(Stored data entries)
------------------------------------------------------------------------
From an optimization exercise on the open Yosys and OpenROAD flow, aimed at a short achievable clock period and few clock cycles per item; shortcuts taken in it are not production practice. In this exercise RTL edits were held to simulation tests only and were not proved equivalent to the original. No driver is modelled on the clock port, so clocking that relies on it looks cheaper here than on a real chip. Power is estimated from default activity; no workload was simulated.

==> run a <==
==> flow/design.v (excerpt) <==
module ppm_image_stream_decoder_unit
#(
  parameter int MAX_DIM = 65535
) (
  input  wire logic        clk,
  input  wire logic        rst,
  input  wire logic        byte_valid,
  output logic             byte_stall,
  input  wire logic [9:0]  byte_data,
  output logic             result_valid,
  input  wire logic        result_stall,
  output logic [101:0]     result_data
);
  localparam logic [16:0] MAX_DIM_V = 17'(MAX_DIM);
  logic hold;
  assign byte_stall = hold;
  logic       in_v, in_sof, in_eof, force_sof;
  logic [7:0] in_b;
  always_ff @(posedge clk) begin
    if (rst) begin
      in_v <= 1'b0;
      force_sof <= 1'b1;
    end else if (!hold) begin
      in_v <= byte_valid;
      if (byte_valid) force_sof <= 1'b0;
    end
    if (!hold) begin
      in_b   <= byte_data[9:2];
      in_sof <= byte_data[1] | force_sof;
      in_eof <= byte_data[0];
    end
  end
  logic       c_v, c_sof, c_eof;
  logic [7:0] c_b;
  logic       c_ws, c_hash, c_lf, c_cr, c_dig, c_sign, c_minus, c_p, c_3, c_6;
  logic [3:0] c_dv;
  always_ff @(posedge clk) begin
    if (rst) c_v <= 1'b0;
    else if (!hold) c_v <= in_v;
    if (!hold) begin
      c_sof   <= in_sof;
      c_eof   <= in_eof;
      c_b     <= in_b;
      c_ws    <= (in_b == 8'h20) || (in_b >= 8'h09 && in_b <= 8'h0D);
      c_hash  <= (in_b == 8'h23);
      c_lf    <= (in_b == 8'h0A);
      c_cr    <= (in_b == 8'h0D);
      c_dig   <= (in_b >= 8'h30 && in_b <= 8'h39);
      c_sign  <= (in_b == 8'h2B) || (in_b == 8'h2D);
      c_minus <= (in_b == 8'h2D);
      c_p     <= (in_b == 8'h50);
      c_3     <= (in_b == 8'h33);
      c_6     <= (in_b == 8'h36);
      c_dv    <= in_b[3:0];
    end
  end
  logic [2:0]  t_ph;
  logic        t_txt;           
  logic        t_bin, t_cmt, t_st, t_ng, t_inv, t_dg, t_ovf, t_crs;
  logic [19:0] t_bcd;
  logic [1:0]  t_ml;
  logic        t_mp, t_m3, t_m6;
  logic        e_v, e_sof, e_eof, e_tok, e_smp;
  logic [2:0]  e_ph;
  logic        e_bin, e_mok, e_good, e_ng, e_ovf;
  logic [19:0] e_bcd;
  logic [7:0]  e_b;
  logic [2:0]  n_ph;
  ...
clock: 8.0 ns
lec_check: 0
cap_margin: 20
core_margin: 2
core_utilization: 40
slew_margin: 20
run.sh (not shown) runs the stock make flow with config.mk's settings and CLKGATE_MAP_FILE= SYNTH_SCRIPT=/design/flow/synth_recipe.tcl, a recipe that flattens the netlist after the stock synthesis.
==> run b (differences from run a) <==
--- a/flow/config.mk
+++ b/flow/config.mk
@@ -5,7 +5,9 @@
 export SDC_FILE = /design/flow/constraint.sdc
 export NUM_CORES = 4
 export LEC_CHECK = 0
+export ABC_CLOCK_PERIOD_IN_PS = 2500
 export CAP_MARGIN = 20
 export CORE_MARGIN = 2
 export CORE_UTILIZATION = 40
+export SETUP_SLACK_MARGIN = 5
 export SLEW_MARGIN = 20
==> impl_metrics.py <==
metrics = {
    "routing": {
        "wl_met3_mm": 4.80,
        "routed_wl_mm": 113,
    },
    "run_status": {
        "outcome": "finished clean",
    },
    "grt": {
        "grt_pass1_vias": 31886,
    },
    "finish": {
        "multi_input_area_share_pct": 21.1,
        "fin_area_mm2": 0.0762,
    },
}
-- figures above: run b

==> impl_metrics.py <==
metrics = {
    "run_status": {
        "outcome": "finished clean",
    },
    "finish": {
        "largest_register": "q_mem",
        "fin_area_mm2": 0.0761,
    },
    "clocking": {
        "htree_levels": 4,
    },
    "grt": {
        "grt_pass1_vias": 31704,
    },
    "placed_design": {
        "place_ws_ns": 3.61,
    },
}
-- figures above: run a

Testbench counts of run a, summed over its fixed seeds: cycles 61,437, items 61,285.
Testbench counts of run b, summed over its fixed seeds: cycles 61,437, items 61,285.

========
==> inputs of pepper <==
ppm_image_stream_decoder_unit, a different RTL version from the one above (not shown whole).
==> flow/config.mk <==
export PLATFORM = sky130hd
export DESIGN_NAME = ppm_image_stream_decoder_unit
export DESIGN_NICKNAME = ppm_image_stream_decoder_unit
export VERILOG_FILES = /design/flow/design.v
export SDC_FILE = /design/flow/constraint.sdc
export NUM_CORES = 4
export LEC_CHECK = 0
export ABC_CLOCK_PERIOD_IN_PS = 2500
export CAP_MARGIN = 20
export CORE_MARGIN = 2
export CORE_UTILIZATION = 40
export CTS_CLUSTER_DIAMETER = 150
export CTS_CLUSTER_SIZE = 20
export SLEW_MARGIN = 20
==> flow/constraint.sdc <==
create_clock -name core_clock -period 8.0 [get_ports {clk}]
set_input_delay 1.6000 -clock core_clock [delete_from_list [all_inputs] [get_ports {clk}]]
set_output_delay 1.6000 -clock core_clock [all_outputs]
set_load 0.01 [all_outputs]
standard.sh (not shown) runs the stock make flow with config.mk's settings and CLKGATE_MAP_FILE= SYNTH_SCRIPT=/design/flow/synth_recipe.tcl, a recipe that flattens the netlist after the stock synthesis.
==> flow/flow/run.sh <==
#!/bin/bash
# Standard layout, with three additions:
#  - after placement, output buffers and the flip-flops driving them are
#    moved next to their pins (pullout.tcl);
#  - after CTS, the top of the clock tree is flattened (retree.tcl);
#  - the resizer's setup repair aims below the clock period (a larger
#    slack margin).
# Each tool's output goes to its own log in this folder.
set -euo pipefail
export RES=orfs/results/$FLOW_PLATFORM/ppm_image_stream_decoder_unit/base
bash standard.sh SETUP_SLACK_MARGIN=6 place > standard_place.log 2>&1
openroad -no_init -exit flow/pullout.tcl > pullout.log 2>&1
bash standard.sh SETUP_SLACK_MARGIN=6 cts > standard_cts.log 2>&1
openroad -no_init -exit flow/retree.tcl > retree.log 2>&1
bash standard.sh SETUP_SLACK_MARGIN=6 finish > standard_finish.log 2>&1
Other scripts of this flow, unchanged in this note and not shown: flow/flow/pullout.tcl, flow/flow/pullout_proc.tcl, flow/flow/retree.tcl, flow/flow/retree_proc.tcl
==> willow (differences from pepper) <==
--- a/flow/design.v
+++ b/flow/design.v
@@ -109,31 +109,31 @@
   logic [7:0]  e_b;
   logic [2:0]  n_ph;
   logic        n_txt, n_bin, n_cmt, n_st, n_ng, n_inv, n_dg, n_ovf, n_crs;
   logic [19:0] n_bcd;
   logic [1:0]  n_ml;
   logic        n_mp, n_m3, n_m6;
   logic        is_char, fin, tok_end, smp, n_mok;
   always_comb begin
-    n_ph  = t_ph;
-    n_txt = t_txt;
-    n_bin = t_bin;
-    n_cmt = t_cmt;
-    n_st = t_st;
-    n_ng = t_ng;
-    n_inv = t_inv;
-    n_dg = t_dg;
-    n_ovf = t_ovf;
-    n_crs = t_crs;
-    n_bcd = t_bcd;
-    n_ml = t_ml;
-    n_mp = t_mp;
-    n_m3 = t_m3;
-    n_m6 = t_m6;
+    n_ph  = c_sof ? ppmdec_pkg::PH_MAGIC : t_ph;
+    n_txt = c_sof ? 1'b1 : t_txt;
+    n_bin = c_sof ? 1'b0 : t_bin;
+    n_cmt = c_sof ? 1'b0 : t_cmt;
+    n_st  = c_sof ? 1'b0 : t_st;
+    n_ng  = c_sof ? 1'b0 : t_ng;
+    n_inv = c_sof ? 1'b0 : t_inv;
+    n_dg  = c_sof ? 1'b0 : t_dg;
+    n_ovf = c_sof ? 1'b0 : t_ovf;
+    n_crs = c_sof ? 1'b0 : t_crs;
+    n_bcd = c_sof ? 20'd0 : t_bcd;
+    n_ml  = c_sof ? 2'd0 : t_ml;
+    n_mp  = c_sof ? 1'b0 : t_mp;
+    n_m3  = c_sof ? 1'b0 : t_m3;
+    n_m6  = c_sof ? 1'b0 : t_m6;
     is_char = 1'b0;
     fin     = 1'b0;
     smp     = 1'b0;
     if (n_cmt) begin
       if (c_lf) n_cmt = 1'b0;
     end else if (n_txt) begin
       if (c_ws || c_hash) begin
         fin = n_st;
@@ -206,59 +206,24 @@
         endcase
       end else begin
         t_st <= n_st; t_ng <= n_ng; t_inv <= n_inv; t_dg <= n_dg;
         t_ovf <= n_ovf; t_bcd <= n_bcd;
         t_ml <= n_ml; t_mp <= n_mp; t_m3 <= n_m3; t_m6 <= n_m6;
         t_bin <= n_bin; t_txt <= n_txt; t_ph <= n_ph;
       end
     end
-    if (!hold && c_sof) begin
-      e_tok  <= c_eof && !c_ws && !c_hash;
-      e_smp  <= 1'b0;
-      e_ph   <= ppmdec_pkg::PH_MAGIC;
-      e_bin  <= 1'b0;
-      e_mok  <= 1'b0;
-      e_good <= 1'b0;
-      e_ng   <= 1'b0;
-      e_ovf  <= 1'b0;
-      e_bcd  <= 20'd0;
-    end
-    if (!hold && c_v && c_sof) begin
-      t_cmt <= c_hash;
-      t_crs <= 1'b0;
-      t_st  <= !c_ws && !c_hash && !c_eof;
-      t_ng <= 1'b0; t_inv <= 1'b0; t_dg <= 1'b0; t_ovf <= 1'b0; t_bcd <= 20'd0;
-      t_ml  <= (!c_ws && !c_hash && !c_eof) ? 2'd1 : 2'd0;
-      t_mp  <= !c_ws && !c_hash && !c_eof && c_p;
-      t_m3 <= 1'b0; t_m6 <= 1'b0;
-      t_bin <= 1'b0; t_txt <= 1'b1; t_ph <= ppmdec_pkg::PH_MAGIC;
-    end
   end
   logic        v1_v, v1_sof, v1_eof, v1_tok, v1_smp;
   logic [2:0]  v1_ph;
-  logic        v1_bin, v1_mok, v1_good, v1_ng, v1_ovf, v1_nz, v1_big, v1_le255;
+  logic        v1_bin, v1_mok, v1_good, v1_ng, v1_ovf, v1_nz;
   logic [16:0] v1_t4, v1_t3;
   logic [9:0]  v1_t2;
   logic [6:0]  v1_t1;
   logic [7:0]  v1_byte;
-  localparam logic [3:0] MD4 = 4'((MAX_DIM / 10000) % 10);
-  localparam logic [3:0] MD3 = 4'((MAX_DIM / 1000) % 10);
-  localparam logic [3:0] MD2 = 4'((MAX_DIM / 100) % 10);
-  localparam logic [3:0] MD1 = 4'((MAX_DIM / 10) % 10);
-  localparam logic [3:0] MD0 = 4'(MAX_DIM % 10);
-  logic e_gtmax, e_le255;
-  assign e_gtmax = (MAX_DIM > 99999) ? 1'b0 :
-                   (e_bcd[19:16] > MD4) || (e_bcd[19:16] == MD4 &&
-                   ((e_bcd[15:12] > MD3) || (e_bcd[15:12] == MD3 &&
-                   ((e_bcd[11:8] > MD2) || (e_bcd[11:8] == MD2 &&
-                   ((e_bcd[7:4] > MD1) || (e_bcd[7:4] == MD1 && e_bcd[3:0] > MD0)))))));
-  assign e_le255 = (e_bcd[19:12] == 8'd0) &&
-                   ((e_bcd[11:8] < 4'd2) || (e_bcd[11:8] == 4'd2 &&
-                   ((e_bcd[7:4] < 4'd5) || (e_bcd[7:4] == 4'd5 && e_bcd[3:0] <= 4'd5))));
   logic [16:0] e_t4, e_t3;
   logic [9:0]  e_t2, e_t1;
   always_comb begin
     unique case (e_bcd[19:16])
       4'd0: e_t4 = 17'd0;
       4'd1: e_t4 = 17'd10000;
       4'd2: e_t4 = 17'd20000;
       4'd3: e_t4 = 17'd30000;
@@ -319,82 +284,77 @@
   always_ff @(posedge clk) begin
     if (rst) v1_v <= 1'b0;
     else if (!hold) v1_v <= e_v;
     if (!hold) begin
       v1_sof <= e_sof; v1_eof <= e_eof; v1_tok <= e_tok; v1_smp <= e_smp;
       v1_ph <= e_ph; v1_bin <= e_bin; v1_mok <= e_mok; v1_good <= e_good;
       v1_ng <= e_ng; v1_ovf <= e_ovf; v1_byte <= e_b;
       v1_nz <= e_ovf || (e_bcd != 20'd0);
-      v1_big <= e_ovf || e_gtmax;
-      v1_le255 <= !e_ovf && e_le255;
       v1_t4 <= e_t4;
       v1_t3 <= e_t3;
       v1_t2 <= e_t2;
       v1_t1 <= 7'(e_t1) + 7'(e_bcd[3:0]);
     end
   end
   logic        v2_v, v2_sof, v2_eof, v2_tok, v2_smp;
   logic [2:0]  v2_ph;
-  logic        v2_bin, v2_mok, v2_good, v2_neg, v2_ovf, v2_nz, v2_big, v2_le255;
+  logic        v2_bin, v2_mok, v2_good, v2_neg, v2_ovf, v2_nz;
   logic [16:0] v2_hi;
   logic [9:0]  v2_lo;
   logic [7:0]  v2_byte;
   always_ff @(posedge clk) begin
     if (rst) v2_v <= 1'b0;
     else if (!hold) v2_v <= v1_v;
     if (!hold) begin
       v2_sof <= v1_sof; v2_eof <= v1_eof; v2_tok <= v1_tok; v2_smp <= v1_smp;
       v2_ph <= v1_ph; v2_bin <= v1_bin; v2_mok <= v1_mok; v2_good <= v1_good;
       v2_neg <= v1_ng && v1_nz; v2_ovf <= v1_ovf; v2_nz <= v1_nz; v2_byte <= v1_byte;
-      v2_big <= v1_big; v2_le255 <= v1_le255;
       v2_hi <= v1_t4 + v1_t3;
       v2_lo <= v1_t2 + 10'(v1_t1);
     end
   end
   logic        v3_v, v3_sof, v3_eof, v3_tok, v3_smp;
   logic [2:0]  v3_ph;
-  logic        v3_bin, v3_mok, v3_good, v3_neg, v3_ovf, v3_nz, v3_big, v3_le255;
+  logic        v3_bin, v3_mok, v3_good, v3_neg, v3_ovf, v3_nz;
   logic [16:0] v3_val;
   logic [7:0]  v3_byte;
   always_ff @(posedge clk) begin
     if (rst) v3_v <= 1'b0;
     else if (!hold) v3_v <= v2_v;
     if (!hold) begin
       v3_sof <= v2_sof; v3_eof <= v2_eof; v3_tok <= v2_tok; v3_smp <= v2_smp;
       v3_ph <= v2_ph; v3_bin <= v2_bin; v3_mok <= v2_mok; v3_good <= v2_good;
       v3_neg <= v2_neg; v3_ovf <= v2_ovf; v3_nz <= v2_nz; v3_byte <= v2_byte;
-      v3_big <= v2_big; v3_le255 <= v2_le255;
       v3_val <= v2_hi + 17'(v2_lo);
     end
   end
   logic [15:0] hw, hh;
-  logic        hwz, hhz;    
   logic [7:0]  hm;
   logic        v_big, v_le255;
   logic [15:0] v_dim;
   logic [1:0]  v_kind;
   logic [2:0]  v_code;
   logic [7:0]  v_s;
   logic        v_bad;
   always_comb begin
-    v_big   = v3_big;
-    v_le255 = v3_le255;
+    v_big   = v3_ovf || (v3_val > MAX_DIM_V);
+    v_le255 = !v3_ovf && (v3_val[16:8] == 9'd0);
     v_dim   = (v3_neg || v_big) ? 16'd0 : v3_val[15:0];
     v_kind  = ppmdec_pkg::EV_NONE;
     v_code  = ppmdec_pkg::ERR_MAGIC;
     v_s     = v3_val[7:0];
     v_bad   = 1'b0;
     if (v3_tok) begin
       if (v3_ph == ppmdec_pkg::PH_MAGIC) begin
         if (!v3_mok) v_kind = ppmdec_pkg::EV_ERROR;
       end else if (!v3_good) begin
         v_kind = ppmdec_pkg::EV_ERROR; v_code = ppmdec_pkg::ERR_INTEGER;
       end else if (v3_ph == ppmdec_pkg::PH_MAXVAL) begin
-        if (hwz || hhz) begin
+        if (hw == 16'd0 || hh == 16'd0) begin
           v_kind = ppmdec_pkg::EV_ERROR; v_code = ppmdec_pkg::ERR_SIZE;
         end else if (v3_neg || !v3_nz || !v_le255) begin
           v_kind = ppmdec_pkg::EV_ERROR; v_code = ppmdec_pkg::ERR_MAXVAL;
         end else begin
           v_kind = ppmdec_pkg::EV_HEADER;
         end
       end else if (v3_ph == ppmdec_pkg::PH_PIXELS) begin
         v_kind = ppmdec_pkg::EV_SAMPLE;
@@ -455,18 +415,18 @@
       p_x[1] <= {1'b0, p_x[0][7:0], 8'd0} - {9'd0, p_x[0][7:0]};
       p_x[2] <= {p_x[1][15:0], 1'b0} + {9'd0, p_m[1]};
       for (int k = 3; k < NK; k++) begin
         p_x[k][16:8] <= d_ge[k] ? 9'(d_t[k] - {1'b0, p_m[k-1], 1'b0}) : d_t[k][8:0];
         p_x[k][7:0]  <= {p_x[k-1][6:0], d_ge[k]};
       end
     end
     if (!hold && v3_v && v3_tok) begin
-      if (v3_ph == ppmdec_pkg::PH_WIDTH)  begin hw <= v_dim; hwz <= v3_neg || v3_big || !v3_nz; end
-      if (v3_ph == ppmdec_pkg::PH_HEIGHT) begin hh <= v_dim; hhz <= v3_neg || v3_big || !v3_nz; end
+      if (v3_ph == ppmdec_pkg::PH_WIDTH)  hw <= v_dim;
+      if (v3_ph == ppmdec_pkg::PH_HEIGHT) hh <= v_dim;
       if (v3_ph == ppmdec_pkg::PH_MAXVAL) hm <= v3_val[7:0];
     end
   end
   localparam int RW = 62;
   logic        s_stop, s_done, s_rf;
   logic [1:0]  s_comp;
   logic [7:0]  s_red, s_green;
   logic [15:0] s_col, s_row, s_wm1, s_hm1;
@@ -566,46 +526,41 @@
         end
       end
     end
   end
   localparam logic [RW-1:0] RES_INCOMPLETE =
     {ppmdec_pkg::KIND_ERROR, ppmdec_pkg::ERR_INCOMPLETE, 1'b1, 56'd0};
   logic [3:0][RW-1:0] q_mem;
   logic [1:0]  q_wp, q_rp, q_rp1;
-  logic [3:0]  q_th, q_th_a, q_th_p;
-  logic        q_th3, q_th2, q_nt1, q_nt0;
+  logic [3:0]  q_th, q_th_a, q_th_p;    
   logic        push, pop;
   logic        out_v;
   logic [RW-1:0] q_c0, q_c1;
   logic [101:0] out_d, q_e0, q_e1;
   assign push = rr_v && !hold;
-  assign q_th = {q_th3, q_th2, !q_nt1, !q_nt0};
-  assign pop  = !q_nt0 && !result_stall;
+  assign pop  = out_v && !result_stall;
   assign q_th_a = !push ? q_th : (rr_two ? {q_th[1:0], 2'b11} : {q_th[2:0], 1'b1});
   assign q_th_p = {1'b0, q_th_a[3:1]};
   assign q_c0 = !q_th[0] ? rr_a : q_mem[q_rp];
   assign q_rp1 = q_rp + 2'd1;
   assign q_c1 = q_th[1] ? q_mem[q_rp1] : rr_a;
   assign q_e0 = {q_c0[61:60],
                  (q_c0[61:60] == ppmdec_pkg::KIND_PIXEL) ? q_c0[55:0] : 56'd0,
                  !q_c0[61] ? q_c0[55:16] : 40'd0,
                  q_c0[59:56]};
   assign q_e1 = {q_c1[61:60],
                  (q_c1[61:60] == ppmdec_pkg::KIND_PIXEL) ? q_c1[55:0] : 56'd0,
                  !q_c1[61] ? q_c1[55:16] : 40'd0,
                  q_c1[59:56]};
   always_ff @(posedge clk) begin
     if (rst) begin
-      q_th3 <= 1'b0; q_th2 <= 1'b0; q_nt1 <= 1'b1; q_nt0 <= 1'b1; q_wp <= 2'd0; q_rp <= 2'd0; out_v <= 1'b0; hold <= 1'b0; in_stall <= 1'b0;
+      q_th <= 4'd0; q_wp <= 2'd0; q_rp <= 2'd0; out_v <= 1'b0; hold <= 1'b0; in_stall <= 1'b0;
     end else begin
-      q_th3 <= pop ? q_th_p[3] : q_th_a[3];
-      q_th2 <= pop ? q_th_p[2] : q_th_a[2];
-      q_nt1 <= pop ? !q_th_p[1] : !q_th_a[1];
-      q_nt0 <= pop ? !q_th_p[0] : !q_th_a[0];
+      q_th  <= pop ? q_th_p : q_th_a;
       hold  <= pop ? q_th_p[2] : q_th_a[2];
       in_stall <= pop ? q_th_p[1] : q_th_a[1];
       if (push) q_wp <= q_wp + (rr_two ? 2'd2 : 2'd1);
       if (pop) q_rp <= q_rp1;
       out_v <= pop ? q_th_p[0] : q_th_a[0];
     end
     for (int i = 0; i < 4; i++) begin
       if (push && q_wp == 2'(i)) q_mem[i] <= rr_a;
CTS_CLUSTER_DIAMETER = 120   (was 150)
CTS_CLUSTER_SIZE = 25   (was 20)
==> comparison <==
- willow finished clean. pepper completed without violations.
- Between pepper and willow, the lower sequential power is in pepper (gap about 9%, measured against willow).
- Worst hold slack: pepper is better than willow (0.012 ns).
- Synthesized area: pepper is smaller than willow (0.64%).
- Against pepper, the non-clock buffer count of willow is higher by 16.
- In pepper the worst setup slack is higher than in willow, by 0.18 ns.
- In pepper the global-route usage is lower than in willow, by 0.16 points.
- In willow the flip-flop and latch count is lower than in pepper, by 4.
- Wire length: willow is higher than pepper (3.9%).
Testbench counts of pepper, summed over its fixed seeds: cycles 61,437, items 61,285.
Testbench counts of willow, summed over its fixed seeds: cycles 61,437, items 61,285.

port drivers added, routing unchanged:
Ports are ideal in the flow. The routed layouts listed here were re-timed in OpenROAD. Step 1, drivers: a clkbuf_16 drives clk and a buf_2 each remaining input, both assumed. Step 2 moves the port delays by t, midway between the first and last clock arrival at a register: inputs arrive t later, outputs are due t later. That takes back most of the time a late clock gives input paths. Three values: ideal, step 1, step 2; two values: the first two.
| run | t (ns) | setup WS [ns] | slew at the worst register clock pin (ns) | cell pins on the clock port's net |
|---|---|---|---|---|
| run a | 0.834 | 3.584 / 3.584 / 3.584 | 0.07 / 0.07 | 1 |
| run b | 0.833 | 4.151 / 4.151 / 4.151 | 0.06 / 0.06 | 1 |
| pepper | 0.663 | 5.418 / 5.262 / 5.083 | 0.09 / 0.09 | 4 |
| willow | 0.629 | 5.234 / 5.234 / 5.078 | 0.11 / 0.11 | 4 |
After both steps every run listed still meets setup and hold. The setup slack of pepper, which loses most, moves by -0.156 ns with the drivers and by -0.335 ns with both steps.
------------------------------------------------------------------------
> **Work to be completed**
Filter the entries down to the lines that include the string "flattens".

> **Task output**
run.sh (not shown) runs the stock make flow with config.mk's settings and CLKGATE_MAP_FILE= SYNTH_SCRIPT=/design/flow/synth_recipe.tcl, a recipe that flattens the netlist after the stock synthesis.
standard.sh (not shown) runs the stock make flow with config.mk's settings and CLKGATE_MAP_FILE= SYNTH_SCRIPT=/design/flow/synth_recipe.tcl, a recipe that flattens the netlist after the stock synthesis.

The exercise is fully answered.